Let $A$ and $B$ be groups, and let $B$ act on the set $\Gamma$ Define the action of $B$ on the direct product $A^{\Gamma}$ by $$ b f(\gamma) := f(b^{-1}\gamma), $$ for any $f\in A^{\Gamma}$ and $\gamma\in\Gamma$ The wreath product of $A$ and $B$ according to the action of $B$ on $\Gamma$ denoted $A\wr_{\Gamma} B$ is the semidirect product of groups $A^{\Gamma}\rtimes B$

Let us pause to unwind this definition. The elements of $A\wr_{\Gamma}B$ are ordered pairs $(f,b)$ where $f\in A^{\Gamma}$ and $b\in B$ The group operation is given by $$(f,b)(f',b') = (fbf', bb').$$ Note that by definition of the action of $B$ on $A^{\Gamma}$ $$(fbf')(\gamma) = f(\gamma)f'(b^{-1}\gamma).$$

The action of $B$ on $\Gamma$ in the semidirect product permutes the elements of a tuple $f\in A^{\Gamma}$ and the group operation defined on $A^{\Gamma}$ gives pointwise multiplication.

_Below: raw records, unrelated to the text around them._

===== src/rtl/serial_adder_pkg.sv =====
// Shared definitions for the bit-serial adder: FSM state encodings and default width.
package serial_adder_pkg;

  typedef enum logic [1:0] {
    SA_IDLE = 2'd0,
    SA_RUN  = 2'd1,
    SA_DONE = 2'd2
  } sa_state_t;

  localparam int SA_DEFAULT_WIDTH = 8;

endpackage


===== src/rtl/serial_adder_full_adder.sv =====
// Single-bit full adder cell; the serial adder reuses one instance every cycle.
module Full_Adder (
  input  logic a,
  input  logic b,
  input  logic cin,
  output logic sum,
  output logic cout
);

  assign sum  = a ^ b ^ cin;
  assign cout = (a & b) | (cin & (a ^ b));

endmodule


===== src/rtl/serial_adder.sv =====
// Bit-serial WIDTH-bit adder built from one Full_Adder and a carry flip-flop.
// Optional signed-overflow output enabled by defining SERIAL_ADDER_OVF_EN.
module serial_adder
  import serial_adder_pkg::*;
#(
  parameter int WIDTH = SA_DEFAULT_WIDTH
) (
  input  logic             clk,
  input  logic             rst_n,
  input  logic             start,
  input  logic [WIDTH-1:0] a,
  input  logic [WIDTH-1:0] b,
  input  logic             cin,
  output logic             busy,
  output logic             done,
  output logic [WIDTH-1:0] sum,
  output logic             cout
`ifdef SERIAL_ADDER_OVF_EN
  ,
  output logic             ovf
`endif
);

  localparam int CW = (WIDTH > 1) ? $clog2(WIDTH) : 1;
  localparam logic [CW-1:0] LAST = CW'(WIDTH - 1);

  sa_state_t        state;
  logic [WIDTH-1:0] a_sr;
  logic [WIDTH-1:0] b_sr;
  logic [WIDTH-1:0] sum_sr;
  logic             carry;
  logic [CW-1:0]    cnt;
  logic             cout_r;
  logic             fa_sum;
  logic             fa_cout;
`ifdef SERIAL_ADDER_OVF_EN
  logic             sign_a;
  logic             sign_b;
  logic             ovf_r;
`endif

  Full_Adder u_fa (
    .a   (a_sr[0]),
    .b   (b_sr[0]),
    .cin (carry),
    .sum (fa_sum),
    .cout(fa_cout)
  );

  // NOTE: all state uses non-blocking assignments so every register samples
  // pre-edge values; blocking here would let the shift see this cycle's carry.
  always_ff @(posedge clk or negedge rst_n) begin
    if (!rst_n) begin
      state  <= SA_IDLE;
      a_sr   <= '0;
      b_sr   <= '0;
      sum_sr <= '0;
      carry  <= 1'b0;
      cnt    <= '0;
      cout_r <= 1'b0;
`ifdef SERIAL_ADDER_OVF_EN
      sign_a <= 1'b0;
      sign_b <= 1'b0;
      ovf_r  <= 1'b0;
`endif
    end else begin
      case (state)
        SA_IDLE: begin
          if (start) begin
            a_sr  <= a;
            b_sr  <= b;
            carry <= cin;
            cnt   <= '0;
            state <= SA_RUN;
`ifdef SERIAL_ADDER_OVF_EN
            sign_a <= a[WIDTH-1];
            sign_b <= b[WIDTH-1];
`endif
          end
        end
        SA_RUN: begin
          // Sum bits enter at the MSB so after WIDTH shifts bit 0 sits at the LSB.
          sum_sr <= {fa_sum, sum_sr[WIDTH-1:1]};
          a_sr   <= a_sr >> 1;
          b_sr   <= b_sr >> 1;
          carry  <= fa_cout;
          cnt    <= cnt + 1'b1;
          if (cnt == LAST) begin
            state  <= SA_DONE;
            cout_r <= fa_cout;
`ifdef SERIAL_ADDER_OVF_EN
            ovf_r  <= (sign_a == sign_b) && (fa_sum != sign_a);
`endif
          end
        end
        SA_DONE: state <= SA_IDLE;
        default: state <= SA_IDLE;
      endcase
    end
  end

  assign busy = (state != SA_IDLE);
  assign done = (state == SA_DONE);
  assign sum  = sum_sr;
  assign cout = cout_r;
`ifdef SERIAL_ADDER_OVF_EN
  assign ovf  = ovf_r;
`endif

endmodule

===== config.mk =====
export PLATFORM = sky130hd
export DESIGN_NAME = serial_adder
export DESIGN_NICKNAME = d
export VERILOG_FILES = /design/src/rtl/serial_adder_pkg.sv /design/src/rtl/serial_adder_full_adder.sv /design/src/rtl/serial_adder.sv
export SDC_FILE = /design/constraint.sdc
export NUM_CORES = 1
export LEC_CHECK = 0
export BUFFER_PORTS_ARGS = -buffer_cell sky130_fd_sc_hd__clkbuf_2
export CORE_ASPECT_RATIO = 0.9
export CORE_MARGIN = 1.5
export CORE_UTILIZATION = 45
export CTS_CLUSTER_DIAMETER = 80
export DETAILED_ROUTE_END_ITERATION = 6
export PLACE_DENSITY = 0.68
export SYNTH_ARGS = -nofsm -noshare
export SYNTH_HDL_FRONTEND = slang
export SYNTH_SLANG_ARGS = --single-unit

===== constraint.sdc =====
create_clock -name clk -period 3.8 [get_ports clk]
set_input_delay 0.38 -clock clk [delete_from_list [all_inputs] [get_ports clk]]
set_output_delay 0.38 -clock clk [all_outputs]
set_load 0.005 [all_outputs]

# Word-level counts from Yosys, hierarchy flattened

Cells that the tools add are included.
Widths: inputs -> output; s select.

Multiplexer cells: 11
Bitwise logic cells: 5
Add/sub/neg operators: 1
$lt $le $gt $ge: 0
Equal/unequal tests: 5
Shifts and indexed selects: 0
Reduce and logical (&&, ||, !) cells: 6
$mul: 0
Div/mod/pow operators: 0

Operators by type and width:

| operator            | number |
|---|---|
| $pmux 8 s2          | 2 |
| $mux 8              | 2 |
| $pmux 3 s2          | 1 |
| $reduce_and 2->1    | 3 |
| $mux 2              | 2 |
| $ne 2x2->1 const B  | 2 |
| $pmux 2 s2          | 1 |
| $reduce_bool 2->1   | 2 |
| $add 3x1->3 const B | 1 |
| $eq 3x3->1 const B  | 1 |
| $mux 3              | 1 |
| $and 1x1->1         | 2 |
| $eq 2x1->1 const B  | 1 |
| $eq 2x2->1 const B  | 1 |
| $logic_not 2->1     | 1 |
| $pmux 1 s2          | 1 |
| $xor 1x1->1         | 2 |
| $mux 1              | 1 |
| $or 1x1->1          | 1 |

Bits of input ports: 20
Memory bits (read-only): 0
Bits in registers: 31
Latch bits: 0
Logic and storage cells: 35
Memories: 0
RAM bits: 0

# Longest topological paths before layout

Gate-level depths: netlist (run 1).

Word-level depth: 4
Depth in mapped cells: 4
Mapped depth without buffers: 4

# Modules after synthesis

Synthesis (run 1) repeated with hierarchy kept, for this count alone.

Cell total of the unflattened synthesis: 151
Area, all modules: 1624.1 um^2

Modules (own cells, without submodules):

| module       | times used | seq. area each (um^2) | area each (um^2) | cells each |
|---|---|---|---|---|
| serial_adder | 1          | 775.7                 | 1604.0           | 150 |
| Full_Adder   | 1          | 0.0                   | 20.0             | 1 |

# Least setup slack after synthesis (run 1)

Ideal clock, no wire load.

Kind: register to output
From: reg state[1]
To: out busy
Arrival: 1.005 ns
Stages on the path, launching flop included: 4
Required time: 3.420 ns
Slack: 2.415 ns
Path buffers: 2
Path through: dfrtp_1 buf_2 buf_2 or2_2

Cells in the longest elaborated chain, start to end: 1

RTL lines:

| what                     | RTL line            | RTL |
|---|---|---|
| start: declaration       | serial_adder.sv:27  | `sa_state_t state;` |
| start signal: assignment | serial_adder.sv:54  | `state <= SA_IDLE;` |
| start signal: assignment | serial_adder.sv:74  | `state <= SA_RUN;` |
| start signal: assignment | serial_adder.sv:89  | `state <= SA_DONE;` |
| $reduce_bool 2->1        | serial_adder.sv:102 | `assign busy = (state != SA_IDLE);` |
| end: declaration         | serial_adder.sv:14  | `output logic busy,` |

No other way between the ends.

# Worst setup path in the final report (run 1)

From: reg state[0]
To: reg carry

Cells in the longest elaborated chain, start to end: 3
Elaborated cells on any way between the ends: 6
Those cells by class: eq/ne: 2; mux: 1; reduce/logical: 3

RTL lines:

| what                                                                    | RTL line           | RTL |
|---|---|---|
| $eq 2x1->1 / $logic_not 2->1 (equally long branches)                    | serial_adder.sv:67 | `case (state)` |
| $reduce_bool 2->1 (no source line) / $ne 2x2->1 (equally long branches) | -                  |  |
| $reduce_and 2->1 (no source line)                                       | -                  |  |
| end signal: assignment                                                  | serial_adder.sv:72 | `carry <= cin;` |
| end signal: assignment                                                  | serial_adder.sv:86 | `carry <= fa_cout;` |
| end: declaration                                                        | serial_adder.sv:31 | `logic carry;` |

Several ways; a longest one is shown, not always the timed one.
A chain may end at the register's enable or synchronous reset.
===== src/rtl/fpu_addsub_pipe.sv =====
// Three-stage pipelined IEEE-754-style floating-point adder/subtractor with a global stall.
// Optional macro FPU_RNE_EN selects round-to-nearest-even; otherwise results truncate toward zero.
module fpu_addsub_pipe #(
  parameter int EXP_W = 8,
  parameter int MAN_W = 23
) (
  input  logic                   clk_i,
  input  logic                   rst_ni,
  input  logic                   valid_i,
  output logic                   ready_o,
  input  logic [EXP_W+MAN_W:0]   op_a_i,
  input  logic [EXP_W+MAN_W:0]   op_b_i,
  input  logic [1:0]             fpu_op_i,
  output logic                   valid_o,
  input  logic                   ready_i,
  output logic [EXP_W+MAN_W:0]   fpu_data_o,
  output logic [3:0]             flags_o
);
  localparam int W  = 1 + EXP_W + MAN_W;
  localparam int MW = MAN_W + 4;  // hidden + fraction + guard/round/sticky
  localparam int SW = MAN_W + 5;  // aligned sum with carry-out
  localparam int EW = EXP_W + 2;  // signed working exponent
  localparam logic [EXP_W-1:0] EXP_ONES  = {EXP_W{1'b1}};
  localparam logic [EXP_W-1:0] EXP_MAX   = {{(EXP_W-1){1'b1}}, 1'b0};
  localparam logic [EXP_W-1:0] MAX_SHIFT = EXP_W'(MAN_W + 3);
  localparam logic [W-1:0]     QNAN      = {1'b0, EXP_ONES, 1'b1, {(MAN_W-1){1'b0}}};
`ifdef FPU_RNE_EN
  localparam logic RNE = 1'b1;
`else
  localparam logic RNE = 1'b0;
`endif
  localparam logic [W-2:0] OVF_MAG = RNE ? {EXP_ONES, {MAN_W{1'b0}}} : {EXP_MAX, {MAN_W{1'b1}}};

  function automatic logic [EXP_W-1:0] lzc(input logic [MW-1:0] m);
    lzc = EXP_W'(MW);
    for (int i = 0; i < MW; i++) begin
      if (m[i]) lzc = EXP_W'(MW - 1 - i);
    end
  endfunction

  // Stage 1 combinational
  logic             a_sign, b_sign, a_nan, b_nan, a_snan, b_snan, a_inf, b_inf, swap;
  logic [EXP_W-1:0] a_exp, b_exp, big_exp, sml_exp, d_exp, shamt;
  logic [MAN_W-1:0] a_frac, b_frac, big_frac, sml_frac;
  logic [MW-1:0]    m_sml, lost;
  logic             spec_d, sign_d, sub_d, bneg_d;
  logic [W-1:0]     spec_res_d;
  logic [3:0]       spec_flg_d;
  logic [EXP_W-1:0] exp_d;
  logic [MW-1:0]    ma_d, mb_d;
  // Stage registers
  logic             s1_valid_q, s1_spec_q, s1_sign_q, s1_sub_q, s1_bneg_q;
  logic [W-1:0]     s1_spec_res_q;
  logic [3:0]       s1_spec_flg_q;
  logic [EXP_W-1:0] s1_exp_q;
  logic [MW-1:0]    s1_ma_q, s1_mb_q;
  logic             s2_valid_q, s2_spec_q, s2_sign_q, s2_bneg_q;
  logic [W-1:0]     s2_spec_res_q;
  logic [3:0]       s2_spec_flg_q;
  logic [EXP_W-1:0] s2_exp_q;
  logic [SW-1:0]    s2_sum_q, sum_d;
  logic             valid_q;
  logic [W-1:0]     data_q, data_d;
  logic [3:0]       flags_q, flags_d;
  // Stage 3 combinational
  logic [EXP_W-1:0]        lz;
  logic [MW-1:0]           norm;
  logic signed [EW-1:0]    exp_n, exp_r;
  logic                    rnd_up, inexact;
  logic [MAN_W+1:0]        man_r;
  logic [MAN_W-1:0]        frac_r;

  assign ready_o    = !(valid_q && !ready_i);
  assign valid_o    = valid_q;
  assign fpu_data_o = data_q;
  assign flags_o    = flags_q;

  // S1: unpack, classify specials, order by magnitude and align the smaller operand.
  always_comb begin
    a_sign = op_a_i[W-1];
    b_sign = op_b_i[W-1] ^ fpu_op_i[0];
    a_exp  = op_a_i[W-2:MAN_W];
    b_exp  = op_b_i[W-2:MAN_W];
    a_nan  = (a_exp == EXP_ONES) && (op_a_i[MAN_W-1:0] != {MAN_W{1'b0}});
    b_nan  = (b_exp == EXP_ONES) && (op_b_i[MAN_W-1:0] != {MAN_W{1'b0}});
    a_snan = a_nan && !op_a_i[MAN_W-1];
    b_snan = b_nan && !op_b_i[MAN_W-1];
    a_inf  = (a_exp == EXP_ONES) && (op_a_i[MAN_W-1:0] == {MAN_W{1'b0}});
    b_inf  = (b_exp == EXP_ONES) && (op_b_i[MAN_W-1:0] == {MAN_W{1'b0}});
    // subnormal operands behave as signed zero
    a_frac = (a_exp == {EXP_W{1'b0}}) ? {MAN_W{1'b0}} : op_a_i[MAN_W-1:0];
    b_frac = (b_exp == {EXP_W{1'b0}}) ? {MAN_W{1'b0}} : op_b_i[MAN_W-1:0];
    swap     = {b_exp, b_frac} > {a_exp, a_frac};
    big_exp  = swap ? b_exp  : a_exp;
    sml_exp  = swap ? a_exp  : b_exp;
    big_frac = swap ? b_frac : a_frac;
    sml_frac = swap ? a_frac : b_frac;
    d_exp    = big_exp - sml_exp;
    shamt    = (d_exp > MAX_SHIFT) ? MAX_SHIFT : d_exp;
    m_sml    = {(sml_exp != {EXP_W{1'b0}}), sml_frac, 3'b000};
    lost     = m_sml & ~({MW{1'b1}} << shamt);
    mb_d     = m_sml >> shamt;
    mb_d[0]  = mb_d[0] | (|lost);
    ma_d     = {(big_exp != {EXP_W{1'b0}}), big_frac, 3'b000};
    exp_d    = big_exp;
    sign_d   = swap ? b_sign : a_sign;
    sub_d    = a_sign ^ b_sign;
    bneg_d   = a_sign & b_sign;
    spec_d     = 1'b1;
    spec_res_d = QNAN;
    spec_flg_d = 4'b0000;
    if (fpu_op_i[1]) begin
      spec_res_d = op_a_i;
    end else if (a_nan || b_nan) begin
      spec_flg_d = {(a_snan || b_snan), 3'b000};
    end else if (a_inf && b_inf && (a_sign != b_sign)) begin
      spec_flg_d = 4'b1000;
    end else if (a_inf) begin
      spec_res_d = op_a_i;
    end else if (b_inf) begin
      spec_res_d = {b_sign, op_b_i[W-2:0]};
    end else begin
      spec_d = 1'b0;
    end
  end

  // S2: magnitude add or subtract; operand order guarantees a non-negative difference.
  always_comb begin
    if (s1_sub_q) begin
      sum_d = {1'b0, s1_ma_q} - {1'b0, s1_mb_q};
    end else begin
      sum_d = {1'b0, s1_ma_q} + {1'b0, s1_mb_q};
    end
  end

  // S3: normalise, round, detect overflow/underflow and pack.
  always_comb begin
    lz = {EXP_W{1'b0}};
    if (s2_sum_q[SW-1]) begin
      norm  = {s2_sum_q[SW-1:2], s2_sum_q[1] | s2_sum_q[0]};
      exp_n = {2'b00, s2_exp_q} + {{(EW-1){1'b0}}, 1'b1};
    end else begin
      lz    = lzc(s2_sum_q[MW-1:0]);
      norm  = s2_sum_q[MW-1:0] << lz;
      exp_n = {2'b00, s2_exp_q} - {2'b00, lz};
    end
    inexact = |norm[2:0];
    rnd_up  = RNE & norm[2] & (norm[1] | norm[0] | norm[3]);
    man_r   = {1'b0, norm[MW-1:3]} + {{(MAN_W+1){1'b0}}, rnd_up};
    exp_r   = exp_n + {{(EW-1){1'b0}}, man_r[MAN_W+1]};
    frac_r  = man_r[MAN_W+1] ? man_r[MAN_W:1] : man_r[MAN_W-1:0];
    if (s2_spec_q) begin
      data_d  = s2_spec_res_q;
      flags_d = s2_spec_flg_q;
    end else if (s2_sum_q == {SW{1'b0}}) begin
      data_d  = {s2_bneg_q, {(W-1){1'b0}}};
      flags_d = 4'b0000;
    end else if (exp_n <= $signed({EW{1'b0}})) begin
      data_d  = {s2_sign_q, {(W-1){1'b0}}};
      flags_d = 4'b0011;
    end else if (exp_r >= $signed({2'b00, EXP_ONES})) begin
      data_d  = {s2_sign_q, OVF_MAG};
      flags_d = 4'b0101;
    end else begin
      data_d  = {s2_sign_q, exp_r[EXP_W-1:0], frac_r};
      flags_d = {3'b000, inexact};
    end
  end

  // Pipeline registers; a stalled output freezes every stage.
  always_ff @(posedge clk_i or negedge rst_ni) begin
    if (!rst_ni) begin
      s1_valid_q    <= 1'b0;
      s1_spec_q     <= 1'b0;
      s1_spec_res_q <= {W{1'b0}};
      s1_spec_flg_q <= 4'b0000;
      s1_sign_q     <= 1'b0;
      s1_sub_q      <= 1'b0;
      s1_bneg_q     <= 1'b0;
      s1_exp_q      <= {EXP_W{1'b0}};
      s1_ma_q       <= {MW{1'b0}};
      s1_mb_q       <= {MW{1'b0}};
      s2_valid_q    <= 1'b0;
      s2_spec_q     <= 1'b0;
      s2_spec_res_q <= {W{1'b0}};
      s2_spec_flg_q <= 4'b0000;
      s2_sign_q     <= 1'b0;
      s2_bneg_q     <= 1'b0;
      s2_exp_q      <= {EXP_W{1'b0}};
      s2_sum_q      <= {SW{1'b0}};
      valid_q       <= 1'b0;
      data_q        <= {W{1'b0}};
      flags_q       <= 4'b0000;
    end else if (ready_o) begin
      s1_valid_q    <= valid_i;
      s1_spec_q     <= spec_d;
      s1_spec_res_q <= spec_res_d;
      s1_spec_flg_q <= spec_flg_d;
      s1_sign_q     <= sign_d;
      s1_sub_q      <= sub_d;
      s1_bneg_q     <= bneg_d;
      s1_exp_q      <= exp_d;
      s1_ma_q       <= ma_d;
      s1_mb_q       <= mb_d;
      s2_valid_q    <= s1_valid_q;
      s2_spec_q     <= s1_spec_q;
      s2_spec_res_q <= s1_spec_res_q;
      s2_spec_flg_q <= s1_spec_flg_q;
      s2_sign_q     <= s1_sign_q;
      s2_bneg_q     <= s1_bneg_q;
      s2_exp_q      <= s1_exp_q;
      s2_sum_q      <= sum_d;
      valid_q       <= s2_valid_q;
      data_q        <= data_d;
      flags_q       <= flags_d;
    end
  end

endmodule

To be explicit, suppose $\Gamma$ is an $n$ tuple, and let $(f,b),~(f',b')\in A\wr_{\Gamma} B$ Let $b_i$ denote $b^{-1}(i)$ Then \begin{eqnarray*} (f,b)(f',b') &=& \bigl((f(1),~f(2),~\ldots,~f(n)),~b\bigr) \bigl((f'(1),~f'(2),~\ldots,~f'(n)),~b'\bigr) \\ &=& \bigl((f(1),~f(2),~\ldots,~f(n)\bigr)\bigl(f'(b_1),~f'(b_2),~\ldots,~f'(b_n)\bigr),~bb') \text{(*)} \\ &=& \bigl((f(1)f'(b_1),~f(2)f'(b_2),~\ldots,~f(n)f'(b_n)),~bb'\bigr). \end{eqnarray*}Notice the permutation of the indices in (*).

A moment's thought to understand this slightly messy notation will be illuminating, and might also shed some light on the choice of terminology.